WHAT YOU WILL DO
Find the word "inverter" in the listing, and copy out each line where it turns up.
*** Opening TASK INPUTS ***
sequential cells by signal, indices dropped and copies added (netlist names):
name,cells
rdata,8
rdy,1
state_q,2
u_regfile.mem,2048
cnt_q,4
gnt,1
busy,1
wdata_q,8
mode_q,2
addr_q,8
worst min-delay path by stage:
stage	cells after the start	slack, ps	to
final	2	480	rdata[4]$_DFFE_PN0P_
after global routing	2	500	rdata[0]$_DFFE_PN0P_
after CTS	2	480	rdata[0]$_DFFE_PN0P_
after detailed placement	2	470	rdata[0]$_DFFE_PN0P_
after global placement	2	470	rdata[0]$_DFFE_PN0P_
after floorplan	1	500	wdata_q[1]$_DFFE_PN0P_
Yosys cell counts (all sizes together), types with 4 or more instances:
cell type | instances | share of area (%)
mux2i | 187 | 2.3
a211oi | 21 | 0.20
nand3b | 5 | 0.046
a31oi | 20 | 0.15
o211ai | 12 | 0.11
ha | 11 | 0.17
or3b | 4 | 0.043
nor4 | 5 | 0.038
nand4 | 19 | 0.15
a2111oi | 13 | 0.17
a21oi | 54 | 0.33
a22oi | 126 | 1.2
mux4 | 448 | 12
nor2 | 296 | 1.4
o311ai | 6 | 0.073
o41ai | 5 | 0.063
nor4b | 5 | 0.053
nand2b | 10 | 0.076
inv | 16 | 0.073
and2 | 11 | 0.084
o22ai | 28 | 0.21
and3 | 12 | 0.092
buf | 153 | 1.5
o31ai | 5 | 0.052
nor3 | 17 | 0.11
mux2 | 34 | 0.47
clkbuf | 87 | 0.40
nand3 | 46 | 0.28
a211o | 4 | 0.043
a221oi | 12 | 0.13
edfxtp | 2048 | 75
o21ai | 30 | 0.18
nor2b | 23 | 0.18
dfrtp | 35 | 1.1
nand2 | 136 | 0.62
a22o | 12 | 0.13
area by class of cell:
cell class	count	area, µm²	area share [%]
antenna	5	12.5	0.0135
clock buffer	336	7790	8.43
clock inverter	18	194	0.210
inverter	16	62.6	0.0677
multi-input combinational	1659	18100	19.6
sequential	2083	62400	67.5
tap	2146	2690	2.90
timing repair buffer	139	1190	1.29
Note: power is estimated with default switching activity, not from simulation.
`src/rtl/vram_arbiter.sv`:
```
// Slot-based VRAM arbiter: a 4-slot frame shared between display fetch, CPU and DMA.
// Every grant runs through a fixed 3-stage pipeline, so each access acks 3 cycles after its grant.
module vram_arbiter #(
  parameter int AW = 14
) (
  input  logic          clk,
  input  logic          reset_n,
  input  logic          vid_en,
  input  logic          vid_sync,
  input  logic [AW-1:0] vid_addr,
  output logic          vid_valid,
  input  logic          cpu_req,
  input  logic          cpu_we,
  input  logic [AW-1:0] cpu_addr,
  input  logic [7:0]    cpu_din,
  output logic [7:0]    cpu_dout,
  output logic          cpu_ack,
  input  logic          dma_req,
  input  logic          dma_we,
  input  logic [AW-1:0] dma_addr,
  input  logic [7:0]    dma_din,
  output logic [7:0]    dma_dout,
  output logic          dma_ack,
  output logic [AW-1:0] mem_addr,
  output logic          mem_we,
  output logic [7:0]    mem_din,
  input  logic [7:0]    mem_dout
);

  localparam logic [1:0] OWN_NONE = 2'd0;
  localparam logic [1:0] OWN_VID  = 2'd1;
  localparam logic [1:0] OWN_CPU  = 2'd2;
  localparam logic [1:0] OWN_DMA  = 2'd3;

  logic [1:0]    slot_q, slot_d;
  logic          rr_q, rr_d;
  logic          cpuPend_q, cpuPend_d;
  logic          dmaPend_q, dmaPend_d;
  logic [1:0]    own1_q, own2_q;
  logic          we1_q, we2_q;
  logic [AW-1:0] memAddr_q, memAddr_d;
  logic          memWe_q, memWe_d;
  logic [7:0]    memDin_q, memDin_d;
  logic          vidValid_q;
  logic          cpuAck_q, dmaAck_q;
  logic [7:0]    cpuDout_q, dmaDout_q;
  logic [1:0]    grant;
  logic          cpuElig, dmaElig, sharedSlot;

  assign cpuElig    = cpu_req & ~cpuPend_q;
  assign dmaElig    = dma_req & ~dmaPend_q;
  assign sharedSlot = (slot_q == 2'd3) || ((slot_q == 2'd0) && !vid_en);

  // rr=0 favours DMA on a contended shared slot, rr=1 favours CPU; it flips only on contention.
  always_comb begin
    grant = OWN_NONE;
    rr_d  = rr_q;
    if ((slot_q == 2'd0) && vid_en) begin
      grant = OWN_VID;
    end else if (sharedSlot) begin
      if (cpuElig && dmaElig) begin
        grant = rr_q ? OWN_CPU : OWN_DMA;
        rr_d  = ~rr_q;
      end else if (cpuElig) begin
        grant = OWN_CPU;
      end else if (dmaElig) begin
        grant = OWN_DMA;
      end
    end else if (slot_q == 2'd1) begin
      if (cpuElig)      grant = OWN_CPU;
      else if (dmaElig) grant = OWN_DMA;
    end else begin
      if (dmaElig)      grant = OWN_DMA;
      else if (cpuElig) grant = OWN_CPU;
    end
  end

  always_comb begin
    memAddr_d = memAddr_q;
    memDin_d  = memDin_q;
    memWe_d   = 1'b0;
    case (grant)
      OWN_VID: memAddr_d = vid_addr;
      OWN_CPU: begin
        memAddr_d = cpu_addr;
        memDin_d  = cpu_din;
        memWe_d   = cpu_we;
      end
      OWN_DMA: begin
        memAddr_d = dma_addr;
        memDin_d  = dma_din;
        memWe_d   = dma_we;
      end
      OWN_NONE: ;
    endcase
  end

  // A pending flag drops as its ack is registered, so the requester is eligible in the ack cycle.
  assign slot_d    = vid_sync ? 2'd0 : slot_q + 2'd1;
  assign cpuPend_d = (cpuPend_q && (own2_q != OWN_CPU)) || (grant == OWN_CPU);
  assign dmaPend_d = (dmaPend_q && (own2_q != OWN_DMA)) || (grant == OWN_DMA);

  always_ff @(posedge clk or negedge reset_n) begin
    if (!reset_n) begin
      slot_q     <= 2'd0;
      rr_q       <= 1'b0;
      cpuPend_q  <= 1'b0;
      dmaPend_q  <= 1'b0;
      own1_q     <= OWN_NONE;
      own2_q     <= OWN_NONE;
      we1_q      <= 1'b0;
      we2_q      <= 1'b0;
      memAddr_q  <= '0;
      memWe_q    <= 1'b0;
      memDin_q   <= 8'h00;
      vidValid_q <= 1'b0;
      cpuAck_q   <= 1'b0;
      dmaAck_q   <= 1'b0;
      cpuDout_q  <= 8'h00;
      dmaDout_q  <= 8'h00;
    end else begin
      slot_q     <= slot_d;
      rr_q       <= rr_d;
      cpuPend_q  <= cpuPend_d;
      dmaPend_q  <= dmaPend_d;
      own1_q     <= grant;
      we1_q      <= memWe_d;
      own2_q     <= own1_q;
      we2_q      <= we1_q;
      memAddr_q  <= memAddr_d;
      memWe_q    <= memWe_d;
      memDin_q   <= memDin_d;
      vidValid_q <= (own1_q == OWN_VID);
      cpuAck_q   <= (own2_q == OWN_CPU);
      dmaAck_q   <= (own2_q == OWN_DMA);
      if ((own2_q == OWN_CPU) && !we2_q) cpuDout_q <= mem_dout;
      if ((own2_q == OWN_DMA) && !we2_q) dmaDout_q <= mem_dout;
    end
  end

  assign mem_addr  = memAddr_q;
  assign mem_we    = memWe_q;
  assign mem_din   = memDin_q;
  assign vid_valid = vidValid_q;
  assign cpu_ack   = cpuAck_q;
  assign dma_ack   = dmaAck_q;
  assign cpu_dout  = cpuDout_q;
  assign dma_dout  = dmaDout_q;

endmodule
```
*** Closing TASK INPUTS ***
RESPONSE TO THE TASK
clock inverter	18	194	0.210
inverter	16	62.6	0.0677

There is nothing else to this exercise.